For the data below, restate word for word only the lines from the line containing "export IMPL_clk_latency_ps=680" through the line containing "hold reg to", both ends included.

▶ [EXERCISE INPUTS]
%%
File: config.mk
export PLATFORM = sky130hd
export DESIGN_NAME = sipo_deserializer
export DESIGN_NICKNAME = d
export VERILOG_FILES = /design/src/rtl/serial_pkg.sv /design/src/rtl/mod_n_counter.sv /design/src/rtl/sipo_deserializer.sv
export SDC_FILE = /design/constraint.sdc
export NUM_CORES = 1
export LEC_CHECK = 0
export CAP_MARGIN = 20
export CORE_ASPECT_RATIO = 1.1
export CORE_UTILIZATION = 53
export DETAILED_ROUTE_END_ITERATION = 12
export GPL_TIMING_DRIVEN = 0
export PLACE_DENSITY = 0.89
export REMOVE_ABC_BUFFERS = 1
export SYNTH_ARGS = -nofsm -noshare
export SYNTH_HDL_FRONTEND = slang
export SYNTH_SLANG_ARGS = --single-unit
File: constraint.sdc
create_clock -name clk -period 2.4 [get_ports clk]
set_clock_uncertainty 0.1 [all_clocks]
set_input_delay 0.36 -clock clk [delete_from_list [all_inputs] [get_ports clk]]
set_output_delay 0.36 -clock clk [all_outputs]
set_load 0.02 [all_outputs]
File: src/rtl/accel_seq_ctrl.sv
// Accelerator job sequencer: copies a source block into accelerator
// memory, starts the accelerator, then copies its result out.
//
// Ports:
//   clk, rst          rising-edge clock, synchronous active-high reset
//   cfg_start         single-cycle job request, sampled in IDLE only
//   cfg_in_words      input block length in words
//   cfg_src_base      source byte base address
//   cfg_dst_base      destination byte base address
//   busy              high while a job is in progress
//   done_irq          one-cycle completion pulse
//   status            0 = OK, 1 = TIMEOUT, 2 = LEN_ERR
//   src_en            source read strobe
//   src_addr          source byte address
//   src_rdata         source read data, one cycle after src_en
//   acc_start         accelerator start pulse
//   acc_done          accelerator completion
//   acc_out_len       accelerator output length in bytes
//   acc_mem_en        accelerator memory enable
//   acc_mem_we        accelerator memory write enable
//   acc_mem_addr      accelerator memory word index
//   acc_mem_be        accelerator memory byte enables
//   acc_mem_wdata     accelerator memory write data
//   acc_mem_rdata     accelerator memory read data, one cycle after read
//   dst_we            destination write strobe
//   dst_addr          destination byte address
//   dst_wdata         destination write data
module accel_seq_ctrl #(
   parameter int ADDR_WIDTH     = 32,
   parameter int DATA_WIDTH     = 32,
   parameter int MAX_IN_WORDS   = 43,
   parameter int TIMEOUT_CYCLES = 1024
) (
   input  logic                    clk,
   input  logic                    rst,
   input  logic                    cfg_start,
   input  logic [5:0]              cfg_in_words,
   input  logic [ADDR_WIDTH-1:0]   cfg_src_base,
   input  logic [ADDR_WIDTH-1:0]   cfg_dst_base,
   output logic                    busy,
   output logic                    done_irq,
   output logic [1:0]              status,
   output logic                    src_en,
   output logic [ADDR_WIDTH-1:0]   src_addr,
   input  logic [DATA_WIDTH-1:0]   src_rdata,
   output logic                    acc_start,
   input  logic                    acc_done,
   input  logic [5:0]              acc_out_len,
   output logic                    acc_mem_en,
   output logic                    acc_mem_we,
   output logic [ADDR_WIDTH-1:0]   acc_mem_addr,
   output logic [DATA_WIDTH/8-1:0] acc_mem_be,
   output logic [DATA_WIDTH-1:0]   acc_mem_wdata,
   input  logic [DATA_WIDTH-1:0]   acc_mem_rdata,
   output logic                    dst_we,
   output logic [ADDR_WIDTH-1:0]   dst_addr,
   output logic [DATA_WIDTH-1:0]   dst_wdata
);

   localparam int CW = (TIMEOUT_CYCLES > 63) ?
                       $clog2(TIMEOUT_CYCLES + 1) : 7;

   localparam logic [1:0] ST_OK      = 2'd0;
   localparam logic [1:0] ST_TIMEOUT = 2'd1;
   localparam logic [1:0] ST_LEN_ERR = 2'd2;

   typedef enum logic [2:0] {
      S_IDLE,
      S_LOAD,
      S_START,
      S_WAIT,
      S_UNLOAD,
      S_DONE
   } state_t;

   state_t                state;
   logic [CW-1:0]         cnt;
   logic [CW-1:0]         cnt_m1;
   logic [5:0]            n_words;
   logic [4:0]            m_words;
   logic [4:0]            m_next;
   logic [ADDR_WIDTH-1:0] src_base;
   logic [ADDR_WIDTH-1:0] dst_base;

   assign cnt_m1 = cnt - CW'(1);
   assign m_next = 5'((7'(acc_out_len) + 7'd3) >> 2);

   // Strobes are registered, so read data returns while the matching
   // write strobe is up; write data is forwarded straight from it.
   assign acc_mem_wdata = acc_mem_we ? src_rdata : '0;
   assign dst_wdata     = dst_we ? acc_mem_rdata : '0;

   always_ff @(posedge clk) begin
      if (rst) begin
         state        <= S_IDLE;
         cnt          <= '0;
         n_words      <= '0;
         m_words      <= '0;
         src_base     <= '0;
         dst_base     <= '0;
         busy         <= 1'b0;
         done_irq     <= 1'b0;
         status       <= ST_OK;
         src_en       <= 1'b0;
         src_addr     <= '0;
         acc_start    <= 1'b0;
         acc_mem_en   <= 1'b0;
         acc_mem_we   <= 1'b0;
         acc_mem_addr <= '0;
         acc_mem_be   <= '0;
         dst_we       <= 1'b0;
         dst_addr     <= '0;
      end else begin
         done_irq   <= 1'b0;
         acc_start  <= 1'b0;
         src_en     <= 1'b0;
         acc_mem_en <= 1'b0;
         acc_mem_we <= 1'b0;
         acc_mem_be <= '0;
         dst_we     <= 1'b0;
         unique case (state)
            S_IDLE: begin
               cnt <= '0;
               if (cfg_start) begin
                  src_base <= cfg_src_base;
                  dst_base <= cfg_dst_base;
                  n_words  <= cfg_in_words;
                  busy     <= 1'b1;
                  if (cfg_in_words != 6'd0 &&
                      int'(cfg_in_words) <= MAX_IN_WORDS) begin
                     status <= ST_OK;
                     state  <= S_LOAD;
                  end else begin
                     status <= ST_LEN_ERR;
                     state  <= S_DONE;
                  end
               end
            end
            // cnt = k issues read k and writes word k-1.
            S_LOAD: begin
               if (cnt < CW'(n_words)) begin
                  src_en   <= 1'b1;
                  src_addr <= src_base + (ADDR_WIDTH'(cnt) << 2);
               end
               if (cnt != '0) begin
                  acc_mem_en   <= 1'b1;
                  acc_mem_we   <= 1'b1;
                  acc_mem_be   <= '1;
                  acc_mem_addr <= ADDR_WIDTH'(cnt_m1);
               end
               if (cnt == CW'(n_words)) begin
                  cnt   <= '0;
                  state <= S_START;
               end else begin
                  cnt <= cnt + CW'(1);
               end
            end
            S_START: begin
               acc_start <= 1'b1;
               cnt       <= '0;
               state     <= S_WAIT;
            end
            // acc_done wins over a timeout in the same cycle.
            S_WAIT: begin
               if (acc_done) begin
                  m_words <= m_next;
                  cnt     <= '0;
                  if (m_next == 5'd0) begin
                     status <= ST_OK;
                     state  <= S_DONE;
                  end else begin
                     state <= S_UNLOAD;
                  end
               end else if (cnt == CW'(TIMEOUT_CYCLES - 1)) begin
                  status <= ST_TIMEOUT;
                  state  <= S_DONE;
               end else begin
                  cnt <= cnt + CW'(1);
               end
            end
            S_UNLOAD: begin
               if (cnt < CW'(m_words)) begin
                  acc_mem_en   <= 1'b1;
                  acc_mem_addr <= ADDR_WIDTH'(cnt);
               end
               if (cnt != '0) begin
                  dst_we   <= 1'b1;
                  dst_addr <= dst_base + (ADDR_WIDTH'(cnt_m1) << 2);
               end
               if (cnt == CW'(m_words)) begin
                  cnt    <= '0;
                  status <= ST_OK;
                  state  <= S_DONE;
               end else begin
                  cnt <= cnt + CW'(1);
               end
            end
            S_DONE: begin
               done_irq <= 1'b1;
               busy     <= 1'b0;
               cnt      <= '0;
               state    <= S_IDLE;
            end
            default: state <= S_IDLE;
         endcase
      end
   end

endmodule

File: config.mk
export PLATFORM = sky130hd
export DESIGN_NAME = accel_seq_ctrl
export DESIGN_NICKNAME = d
export VERILOG_FILES = /design/src/rtl/accel_seq_ctrl.sv
export SDC_FILE = /design/constraint.sdc
export NUM_CORES = 1
export LEC_CHECK = 0
export BUFFER_PORTS_ARGS = -buffer_cell sky130_fd_sc_hd__buf_2
export CAP_MARGIN = 20
export CELL_PAD_IN_SITES_DETAIL_PLACEMENT = 1
export CELL_PAD_IN_SITES_GLOBAL_PLACEMENT = 1
export CORE_ASPECT_RATIO = 1.25
export CORE_MARGIN = 1.5
export CORE_UTILIZATION = 39
export DETAILED_ROUTE_END_ITERATION = 16
export PLACE_DENSITY = 0.9
export SYNTH_ARGS = -nofsm -noshare
export SYNTH_HDL_FRONTEND = slang
export SYNTH_SLANG_ARGS = --single-unit
File: constraint.sdc
create_clock -name clk -period 7.5 [get_ports clk]
set_clock_uncertainty 0.2 [all_clocks]
set_input_delay 0.375 -clock clk [delete_from_list [all_inputs] [get_ports clk]]
set_output_delay 0.375 -clock clk [all_outputs]
set_load 0.005 [all_outputs]
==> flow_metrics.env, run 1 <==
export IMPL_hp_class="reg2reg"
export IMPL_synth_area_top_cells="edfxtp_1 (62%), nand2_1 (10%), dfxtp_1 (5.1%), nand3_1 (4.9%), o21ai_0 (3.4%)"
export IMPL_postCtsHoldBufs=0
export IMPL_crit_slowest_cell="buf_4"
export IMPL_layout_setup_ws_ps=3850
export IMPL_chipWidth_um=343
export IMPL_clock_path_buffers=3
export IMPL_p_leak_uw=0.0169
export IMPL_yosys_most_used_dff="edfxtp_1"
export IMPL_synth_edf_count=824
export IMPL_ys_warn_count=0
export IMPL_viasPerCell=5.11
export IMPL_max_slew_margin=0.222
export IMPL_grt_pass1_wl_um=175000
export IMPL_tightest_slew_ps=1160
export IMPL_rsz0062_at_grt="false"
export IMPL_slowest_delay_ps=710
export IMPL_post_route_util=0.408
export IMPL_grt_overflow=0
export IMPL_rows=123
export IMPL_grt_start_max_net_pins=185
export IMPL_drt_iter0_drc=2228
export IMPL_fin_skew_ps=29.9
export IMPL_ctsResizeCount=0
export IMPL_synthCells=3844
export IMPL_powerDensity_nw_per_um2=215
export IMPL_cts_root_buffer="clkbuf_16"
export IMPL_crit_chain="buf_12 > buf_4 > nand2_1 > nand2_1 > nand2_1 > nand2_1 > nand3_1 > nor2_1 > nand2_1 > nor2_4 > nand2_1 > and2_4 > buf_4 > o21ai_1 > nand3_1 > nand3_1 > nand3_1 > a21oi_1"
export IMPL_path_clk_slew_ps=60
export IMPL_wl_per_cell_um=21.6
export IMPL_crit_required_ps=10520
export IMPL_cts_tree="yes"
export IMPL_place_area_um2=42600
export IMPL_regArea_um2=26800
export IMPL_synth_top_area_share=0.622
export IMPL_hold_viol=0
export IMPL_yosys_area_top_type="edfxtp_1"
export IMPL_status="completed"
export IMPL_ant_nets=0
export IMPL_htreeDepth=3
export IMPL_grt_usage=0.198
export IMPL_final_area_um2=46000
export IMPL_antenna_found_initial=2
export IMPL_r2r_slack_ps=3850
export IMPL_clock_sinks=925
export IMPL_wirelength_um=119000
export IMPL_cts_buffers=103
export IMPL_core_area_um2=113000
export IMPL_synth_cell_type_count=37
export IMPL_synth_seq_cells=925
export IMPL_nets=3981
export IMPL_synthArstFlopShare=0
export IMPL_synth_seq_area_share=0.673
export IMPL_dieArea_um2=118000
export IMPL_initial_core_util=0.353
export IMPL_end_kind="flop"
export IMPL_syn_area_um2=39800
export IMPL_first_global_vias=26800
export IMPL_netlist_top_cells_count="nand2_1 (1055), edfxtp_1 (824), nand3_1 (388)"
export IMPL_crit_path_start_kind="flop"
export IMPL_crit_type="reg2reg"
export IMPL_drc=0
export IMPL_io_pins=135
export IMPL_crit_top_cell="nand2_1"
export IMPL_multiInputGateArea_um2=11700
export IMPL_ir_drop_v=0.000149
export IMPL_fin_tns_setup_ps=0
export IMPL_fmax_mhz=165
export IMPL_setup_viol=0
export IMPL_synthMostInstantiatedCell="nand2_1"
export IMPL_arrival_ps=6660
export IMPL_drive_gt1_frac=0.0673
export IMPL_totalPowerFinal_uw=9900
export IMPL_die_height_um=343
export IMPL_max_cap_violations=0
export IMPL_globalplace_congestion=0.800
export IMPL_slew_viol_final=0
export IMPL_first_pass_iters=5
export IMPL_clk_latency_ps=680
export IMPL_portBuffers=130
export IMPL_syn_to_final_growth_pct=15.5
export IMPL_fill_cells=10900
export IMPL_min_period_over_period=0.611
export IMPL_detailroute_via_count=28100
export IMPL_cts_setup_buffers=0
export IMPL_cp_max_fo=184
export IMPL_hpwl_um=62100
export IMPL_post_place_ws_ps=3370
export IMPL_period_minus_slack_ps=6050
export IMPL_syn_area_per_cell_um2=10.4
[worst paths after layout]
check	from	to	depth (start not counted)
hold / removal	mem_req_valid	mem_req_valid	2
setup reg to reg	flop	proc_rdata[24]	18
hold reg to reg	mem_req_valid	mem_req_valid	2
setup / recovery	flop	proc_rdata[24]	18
## config.mk

```make
export PLATFORM = sky130hd
export DESIGN_NAME = keypad_hex_entry_flat
export DESIGN_NICKNAME = d
export VERILOG_FILES = /design/src/rtl/keypad_pkg.sv /design/src/rtl/keypad_hex_entry_if.sv /design/src/rtl/keypad_scanner.sv /design/src/rtl/keypad_hex_entry.sv /design/src/flat_wrapper.sv
export SDC_FILE = /design/constraint.sdc
export NUM_CORES = 1
export LEC_CHECK = 0
export ABC_AREA = 1
export ABC_CLOCK_PERIOD_IN_PS = 4000
export CAP_MARGIN = 20
export CORE_ASPECT_RATIO = 0.8
export CORE_UTILIZATION = 31
export CTS_CLUSTER_SIZE = 30
export DETAILED_ROUTE_END_ITERATION = 8
export PLACE_DENSITY = 0.61
export SETUP_SLACK_MARGIN = 0.3
export SLEW_MARGIN = 20
export SYNTH_ARGS = -nofsm -noshare
export SYNTH_HDL_FRONTEND = slang
export SYNTH_SLANG_ARGS = --single-unit
```

## constraint.sdc

```tcl
create_clock -name clk -period 4 [get_ports clk]
set_input_delay 0.8 -clock clk [delete_from_list [all_inputs] [get_ports clk]]
set_output_delay 0.8 -clock clk [all_outputs]
set_load 0.005 [all_outputs]
```

## src/rtl/keypad_pkg.sv

```systemverilog
// Shared constants, key map and debounce state type for the matrix keypad entry block.
// Optional autorepeat is enabled by defining KEYPAD_AUTOREPEAT_EN.
package keypad_pkg;

    localparam int unsigned NUM_ROWS     = 4;
    localparam int unsigned NUM_COLS     = 4;
    localparam int unsigned REPEAT_FIRST = 64;
    localparam int unsigned REPEAT_NEXT  = 16;

    // Entry {row, col} holds the nibble printed on that key.
    localparam logic [15:0][3:0] KEY_MAP = {
        4'hD, 4'hF, 4'h0, 4'hE,
        4'hC, 4'h9, 4'h8, 4'h7,
        4'hB, 4'h6, 4'h5, 4'h4,
        4'hA, 4'h3, 4'h2, 4'h1
    };

    typedef enum logic [1:0] {
        IDLE,
        PRESS_PEND,
        HELD,
        RELEASE_PEND
    } deb_state_t;

    function automatic logic [3:0] key_lookup(input logic [1:0] row, input logic [1:0] col);
        return KEY_MAP[{row, col}];
    endfunction

endpackage

```

## src/rtl/keypad_hex_entry_if.sv

```systemverilog
// CPU-side bundle of the keypad entry block: confirm/clear strobes in, entry state and published word out.
interface keypad_hex_entry_if;

    logic        confirm;
    logic        clear;
    logic [15:0] value;
    logic        value_valid;
    logic [15:0] entry_word;
    logic [2:0]  digit_count;
    logic [3:0]  key_code;
    logic        key_pulse;

    modport master (
        output confirm, clear,
        input  value, value_valid, entry_word, digit_count, key_code, key_pulse
    );

    modport slave (
        input  confirm, clear,
        output value, value_valid, entry_word, digit_count, key_code, key_pulse
    );

endinterface

```

## src/rtl/keypad_scanner.sv

```systemverilog
// Column scan, row synchronizer, per-scan key resolution and debounce FSM for a 4x4 active-low keypad.
// Defining KEYPAD_AUTOREPEAT_EN adds repeat accepts while a key stays held.
module keypad_scanner
    import keypad_pkg::*;
#(
    parameter int unsigned SCAN_DIV       = 50000,
    parameter int unsigned DEBOUNCE_SCANS = 4
) (
    input  logic                clk,
    input  logic                rst,
    input  logic [NUM_ROWS-1:0] row_in,
    output logic [NUM_COLS-1:0] col_out,
    output logic                key_pulse,
    output logic [3:0]          key_code
);

    localparam int unsigned DIV_W = (SCAN_DIV > 1) ? $clog2(SCAN_DIV) : 1;
    localparam int unsigned COL_W = $clog2(NUM_COLS);
    localparam int unsigned CNT_W = $clog2(DEBOUNCE_SCANS + 1);
    localparam logic [DIV_W-1:0] DIV_LAST = DIV_W'(SCAN_DIV - 1);
    localparam logic [COL_W-1:0] COL_LAST = COL_W'(NUM_COLS - 1);
    localparam logic [CNT_W-1:0] CNT_DONE = CNT_W'(DEBOUNCE_SCANS);
    localparam logic [CNT_W-1:0] CNT_ONE  = CNT_W'(1);

    logic [NUM_ROWS-1:0] row_s1, row_s2;
    logic [DIV_W-1:0]    div_cnt;
    logic [COL_W-1:0]    col_idx;
    logic                dwell_end, scan_done;

    logic [1:0] hit_acc, hit_total;
    logic [3:0] key_acc, key_total, col_key;
    logic [2:0] col_hits, hit_sum;
    logic       res_valid;

    deb_state_t       state, state_nx;
    logic [3:0]       cand, cand_nx, code_nx;
    logic [CNT_W-1:0] cnt, cnt_nx;
    logic             accept;

    // Two-flop synchronizer; idle rows read as released.
    always_ff @(posedge clk or posedge rst) begin
        if (rst) begin
            row_s1 <= '1;
            row_s2 <= '1;
        end else begin
            row_s1 <= row_in;
            row_s2 <= row_s1;
        end
    end

    assign dwell_end = (div_cnt == DIV_LAST);
    assign scan_done = dwell_end && (col_idx == COL_LAST);

    always_ff @(posedge clk or posedge rst) begin
        if (rst) begin
            div_cnt <= '0;
            col_idx <= '0;
            col_out <= 4'b1110;
        end else if (dwell_end) begin
            div_cnt <= '0;
            col_idx <= col_idx + 1'b1;
            col_out <= ~(NUM_COLS'(1) << (col_idx + 1'b1));
        end else begin
            div_cnt <= div_cnt + 1'b1;
        end
    end

    // Pressed rows in the current column; the code only matters when exactly one key is down.
    always_comb begin
        col_hits = '0;
        col_key  = '0;
        for (int r = NUM_ROWS - 1; r >= 0; r--) begin
            if (!row_s2[r]) begin
                col_hits = col_hits + 1'b1;
                col_key  = key_lookup(2'(r), col_idx);
            end
        end
    end

    assign hit_sum   = 3'(hit_acc) + col_hits;
    assign hit_total = (hit_sum >= 3'd2) ? 2'd2 : hit_sum[1:0];
    assign key_total = (col_hits != 3'd0) ? col_key : key_acc;
    assign res_valid = (hit_total == 2'd1);

    always_ff @(posedge clk or posedge rst) begin
        if (rst) begin
            hit_acc <= '0;
            key_acc <= '0;
        end else if (scan_done) begin
            hit_acc <= '0;
            key_acc <= '0;
        end else if (dwell_end) begin
            hit_acc <= hit_total;
            key_acc <= key_total;
        end
    end

`ifdef KEYPAD_AUTOREPEAT_EN
    localparam int unsigned REP_W = $clog2(REPEAT_FIRST + 1);
    logic [REP_W-1:0] rep_cnt, rep_cnt_nx;
    logic             rep_first, rep_first_nx;

    always_ff @(posedge clk or posedge rst) begin
        if (rst) begin
            rep_cnt   <= '0;
            rep_first <= 1'b1;
        end else begin
            rep_cnt   <= rep_cnt_nx;
            rep_first <= rep_first_nx;
        end
    end
`endif

    always_ff @(posedge clk or posedge rst) begin
        if (rst) begin
            state     <= IDLE;
            cand      <= '0;
            cnt       <= '0;
            key_pulse <= 1'b0;
            key_code  <= '0;
        end else begin
            state     <= state_nx;
            cand      <= cand_nx;
            cnt       <= cnt_nx;
            key_pulse <= accept;
            key_code  <= code_nx;
        end
    end

    // Debounce decisions are taken only on the clock that completes a scan.
    always_comb begin
        state_nx = state;
        cand_nx  = cand;
        cnt_nx   = cnt;
        accept   = 1'b0;
        code_nx  = key_code;
`ifdef KEYPAD_AUTOREPEAT_EN
        rep_cnt_nx   = rep_cnt;
        rep_first_nx = rep_first;
`endif
        if (scan_done) begin
            case (state)
                IDLE: begin
                    if (res_valid) begin
                        cand_nx = key_total;
                        cnt_nx  = CNT_ONE;
                        if (CNT_ONE >= CNT_DONE) begin
                            state_nx = HELD;
                            accept   = 1'b1;
                        end else begin
                            state_nx = PRESS_PEND;
                        end
                    end
                end
                PRESS_PEND: begin
                    if (res_valid && (key_total == cand)) begin
                        cnt_nx = cnt + 1'b1;
                        if (cnt >= CNT_DONE - 1'b1) begin
                            state_nx = HELD;
                            accept   = 1'b1;
                        end
                    end else begin
                        state_nx = IDLE;
                    end
                end
                HELD: begin
                    if (!(res_valid && (key_total == cand))) begin
                        state_nx = RELEASE_PEND;
                        cnt_nx   = CNT_ONE;
`ifdef KEYPAD_AUTOREPEAT_EN
                        rep_cnt_nx   = '0;
                        rep_first_nx = 1'b1;
                    end else begin
                        rep_cnt_nx = rep_cnt + 1'b1;
                        if (rep_cnt_nx == (rep_first ? REP_W'(REPEAT_FIRST) : REP_W'(REPEAT_NEXT))) begin
                            accept       = 1'b1;
                            rep_cnt_nx   = '0;
                            rep_first_nx = 1'b0;
                        end
`endif
                    end
                end
                RELEASE_PEND: begin
                    if (!res_valid) begin
                        cnt_nx = cnt + 1'b1;
                        if (cnt >= CNT_DONE - 1'b1) begin
                            state_nx = IDLE;
                        end
                    end else if (key_total == cand) begin
                        state_nx = HELD;
                    end else begin
                        cnt_nx = CNT_ONE;
                    end
                end
                default: state_nx = IDLE;
            endcase
        end
        if (accept) begin
            code_nx = cand_nx;
        end
    end

endmodule

```

## src/rtl/keypad_hex_entry.sv

```systemverilog
// Keypad hex entry: collects up to four debounced key nibbles into a word and publishes it on confirm.
// Autorepeat inside the scanner is compiled in with KEYPAD_AUTOREPEAT_EN.
module keypad_hex_entry
    import keypad_pkg::*;
#(
    parameter int unsigned SCAN_DIV       = 50000,
    parameter int unsigned DEBOUNCE_SCANS = 4
) (
    input  logic                clk,
    input  logic                rst,
    input  logic [NUM_ROWS-1:0] row_in,
    output logic [NUM_COLS-1:0] col_out,
    keypad_hex_entry_if.slave   bus
);

    localparam logic [2:0] MAX_DIGITS = 3'd4;

    logic        key_pulse;
    logic [3:0]  key_code;
    logic [15:0] entry_word, value;
    logic [2:0]  digit_count;
    logic        value_valid;

    keypad_scanner #(
        .SCAN_DIV       (SCAN_DIV),
        .DEBOUNCE_SCANS (DEBOUNCE_SCANS)
    ) u_scanner (
        .clk       (clk),
        .rst       (rst),
        .row_in    (row_in),
        .col_out   (col_out),
        .key_pulse (key_pulse),
        .key_code  (key_code)
    );

    // Confirm/clear act on the pre-accept word; a coincident key starts the next entry.
    always_ff @(posedge clk or posedge rst) begin
        if (rst) begin
            entry_word  <= '0;
            digit_count <= '0;
            value       <= '0;
            value_valid <= 1'b0;
        end else begin
            value_valid <= 1'b0;
            if (bus.confirm && (digit_count != 3'd0)) begin
                value       <= entry_word;
                value_valid <= 1'b1;
            end
            if (bus.confirm || bus.clear) begin
                entry_word  <= key_pulse ? {12'h000, key_code} : 16'h0000;
                digit_count <= key_pulse ? 3'd1 : 3'd0;
            end else if (key_pulse) begin
                entry_word  <= {entry_word[11:0], key_code};
                digit_count <= (digit_count == MAX_DIGITS) ? MAX_DIGITS : digit_count + 1'b1;
            end
        end
    end

    assign bus.key_pulse   = key_pulse;
    assign bus.key_code    = key_code;
    assign bus.entry_word  = entry_word;
    assign bus.digit_count = digit_count;
    assign bus.value       = value;
    assign bus.value_valid = value_valid;

endmodule

```

## src/flat_wrapper.sv

```systemverilog
// flat-port wrapper written by rule: the top's interface ports become plain ports
module keypad_hex_entry_flat import keypad_pkg::*;
#(
    parameter int unsigned SCAN_DIV       = 50000,
    parameter int unsigned DEBOUNCE_SCANS = 4
)
  (clk, rst, row_in, col_out, bus_confirm, bus_clear, bus_value, bus_value_valid, bus_entry_word, bus_digit_count, bus_key_code, bus_key_pulse);
  keypad_hex_entry_if bus_i ();
  input  logic clk;
  input  logic rst;
  input  logic [NUM_ROWS-1:0] row_in;
  output logic [NUM_COLS-1:0] col_out;
  input wire logic [$bits(bus_i.confirm)-1:0] bus_confirm;
  input wire logic [$bits(bus_i.clear)-1:0] bus_clear;
  output wire logic [$bits(bus_i.value)-1:0] bus_value;
  output wire logic [$bits(bus_i.value_valid)-1:0] bus_value_valid;
  output wire logic [$bits(bus_i.entry_word)-1:0] bus_entry_word;
  output wire logic [$bits(bus_i.digit_count)-1:0] bus_digit_count;
  output wire logic [$bits(bus_i.key_code)-1:0] bus_key_code;
  output wire logic [$bits(bus_i.key_pulse)-1:0] bus_key_pulse;
  assign bus_i.confirm = bus_confirm;
  assign bus_i.clear = bus_clear;
  assign bus_value = bus_i.value;
  assign bus_value_valid = bus_i.value_valid;
  assign bus_entry_word = bus_i.entry_word;
  assign bus_digit_count = bus_i.digit_count;
  assign bus_key_code = bus_i.key_code;
  assign bus_key_pulse = bus_i.key_pulse;
  keypad_hex_entry #(.SCAN_DIV(SCAN_DIV), .DEBOUNCE_SCANS(DEBOUNCE_SCANS)) u_core (.clk(clk), .rst(rst), .row_in(row_in), .col_out(col_out), .bus(bus_i));
endmodule
```

==> results of run 1 <==
[metal layers]
layer	routed length [µm]	GRT usage, %
met1	4330	17.7
met2	4300	22.3
met3	280	3.15
met5	0	0
met4	51	4.93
%%
▶ [RESULT BELOW]
export IMPL_clk_latency_ps=680
export IMPL_portBuffers=130
export IMPL_syn_to_final_growth_pct=15.5
export IMPL_fill_cells=10900
export IMPL_min_period_over_period=0.611
export IMPL_detailroute_via_count=28100
export IMPL_cts_setup_buffers=0
export IMPL_cp_max_fo=184
export IMPL_hpwl_um=62100
export IMPL_post_place_ws_ps=3370
export IMPL_period_minus_slack_ps=6050
export IMPL_syn_area_per_cell_um2=10.4
[worst paths after layout]
check	from	to	depth (start not counted)
hold / removal	mem_req_valid	mem_req_valid	2
setup reg to reg	flop	proc_rdata[24]	18
hold reg to reg	mem_req_valid	mem_req_valid	2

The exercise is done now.